Assignment » Search the listing below for the line containing "adders and majority gates: 4 / 4 / 0.561". From there through the line containing "after CTS: result[56]$_DFFE_PP0P_", transcribe every line exactly, both ends included.

━━━━━━━━━━

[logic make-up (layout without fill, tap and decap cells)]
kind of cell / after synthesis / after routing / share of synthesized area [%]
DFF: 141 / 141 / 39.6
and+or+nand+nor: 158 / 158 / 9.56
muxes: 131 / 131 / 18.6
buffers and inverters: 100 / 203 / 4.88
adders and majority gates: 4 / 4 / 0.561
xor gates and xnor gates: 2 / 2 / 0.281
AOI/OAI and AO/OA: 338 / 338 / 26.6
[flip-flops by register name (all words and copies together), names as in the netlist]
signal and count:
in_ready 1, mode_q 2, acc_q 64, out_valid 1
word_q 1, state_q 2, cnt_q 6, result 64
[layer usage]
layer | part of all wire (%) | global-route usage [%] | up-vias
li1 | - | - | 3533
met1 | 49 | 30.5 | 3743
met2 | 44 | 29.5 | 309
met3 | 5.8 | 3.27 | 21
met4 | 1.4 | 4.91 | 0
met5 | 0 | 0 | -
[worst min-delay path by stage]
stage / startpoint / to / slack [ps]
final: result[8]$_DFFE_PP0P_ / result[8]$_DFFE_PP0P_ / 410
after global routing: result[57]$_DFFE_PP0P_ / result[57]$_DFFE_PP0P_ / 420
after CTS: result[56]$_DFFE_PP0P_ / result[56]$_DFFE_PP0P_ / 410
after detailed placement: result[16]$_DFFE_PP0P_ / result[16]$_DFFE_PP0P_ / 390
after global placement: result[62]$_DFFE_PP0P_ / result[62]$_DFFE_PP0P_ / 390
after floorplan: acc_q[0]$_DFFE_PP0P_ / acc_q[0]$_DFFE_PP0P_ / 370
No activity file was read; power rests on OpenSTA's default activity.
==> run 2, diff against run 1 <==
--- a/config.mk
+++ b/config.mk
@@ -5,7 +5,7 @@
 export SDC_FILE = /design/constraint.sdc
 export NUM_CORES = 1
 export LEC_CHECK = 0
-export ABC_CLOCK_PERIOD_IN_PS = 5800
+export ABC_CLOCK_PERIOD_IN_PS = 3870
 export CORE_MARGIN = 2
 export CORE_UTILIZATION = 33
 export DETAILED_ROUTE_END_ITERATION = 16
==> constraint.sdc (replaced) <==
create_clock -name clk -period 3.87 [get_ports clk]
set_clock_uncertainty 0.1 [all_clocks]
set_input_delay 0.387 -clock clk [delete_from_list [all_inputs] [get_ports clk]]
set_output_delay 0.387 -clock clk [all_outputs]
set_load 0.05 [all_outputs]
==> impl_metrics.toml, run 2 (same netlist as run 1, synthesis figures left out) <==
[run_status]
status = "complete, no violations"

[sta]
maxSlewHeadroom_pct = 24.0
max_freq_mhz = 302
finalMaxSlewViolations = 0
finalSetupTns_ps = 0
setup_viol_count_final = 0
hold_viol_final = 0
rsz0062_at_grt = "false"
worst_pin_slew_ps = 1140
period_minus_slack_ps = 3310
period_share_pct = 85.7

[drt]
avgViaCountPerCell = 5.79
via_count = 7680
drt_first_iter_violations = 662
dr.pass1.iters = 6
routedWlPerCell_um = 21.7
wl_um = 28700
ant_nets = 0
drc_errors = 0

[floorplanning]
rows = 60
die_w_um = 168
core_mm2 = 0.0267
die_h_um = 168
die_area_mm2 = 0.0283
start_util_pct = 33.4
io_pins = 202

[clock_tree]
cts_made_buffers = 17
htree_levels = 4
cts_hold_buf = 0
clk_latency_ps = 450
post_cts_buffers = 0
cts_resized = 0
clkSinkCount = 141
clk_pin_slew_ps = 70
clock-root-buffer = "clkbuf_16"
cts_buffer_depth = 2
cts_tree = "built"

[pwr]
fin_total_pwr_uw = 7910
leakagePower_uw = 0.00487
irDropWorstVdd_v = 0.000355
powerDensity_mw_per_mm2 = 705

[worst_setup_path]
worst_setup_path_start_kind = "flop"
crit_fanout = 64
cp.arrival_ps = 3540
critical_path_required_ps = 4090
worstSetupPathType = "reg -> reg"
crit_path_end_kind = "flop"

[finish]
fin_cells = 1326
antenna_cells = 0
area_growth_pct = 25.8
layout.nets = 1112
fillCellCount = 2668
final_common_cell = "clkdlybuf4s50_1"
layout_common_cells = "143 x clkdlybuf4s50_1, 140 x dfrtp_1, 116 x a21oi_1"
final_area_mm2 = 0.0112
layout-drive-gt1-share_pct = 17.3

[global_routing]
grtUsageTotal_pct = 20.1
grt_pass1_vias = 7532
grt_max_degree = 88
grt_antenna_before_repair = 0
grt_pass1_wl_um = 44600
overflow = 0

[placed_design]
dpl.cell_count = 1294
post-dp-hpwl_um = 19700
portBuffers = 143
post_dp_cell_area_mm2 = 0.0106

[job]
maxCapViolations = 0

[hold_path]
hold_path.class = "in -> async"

━━━━━━━━━━

Exercise solution »
adders and majority gates: 4 / 4 / 0.561
xor gates and xnor gates: 2 / 2 / 0.281
AOI/OAI and AO/OA: 338 / 338 / 26.6
[flip-flops by register name (all words and copies together), names as in the netlist]
signal and count:
in_ready 1, mode_q 2, acc_q 64, out_valid 1
word_q 1, state_q 2, cnt_q 6, result 64
[layer usage]
layer | part of all wire (%) | global-route usage [%] | up-vias
li1 | - | - | 3533
met1 | 49 | 30.5 | 3743
met2 | 44 | 29.5 | 309
met3 | 5.8 | 3.27 | 21
met4 | 1.4 | 4.91 | 0
met5 | 0 | 0 | -
[worst min-delay path by stage]
stage / startpoint / to / slack [ps]
final: result[8]$_DFFE_PP0P_ / result[8]$_DFFE_PP0P_ / 410
after global routing: result[57]$_DFFE_PP0P_ / result[57]$_DFFE_PP0P_ / 420
after CTS: result[56]$_DFFE_PP0P_ / result[56]$_DFFE_PP0P_ / 410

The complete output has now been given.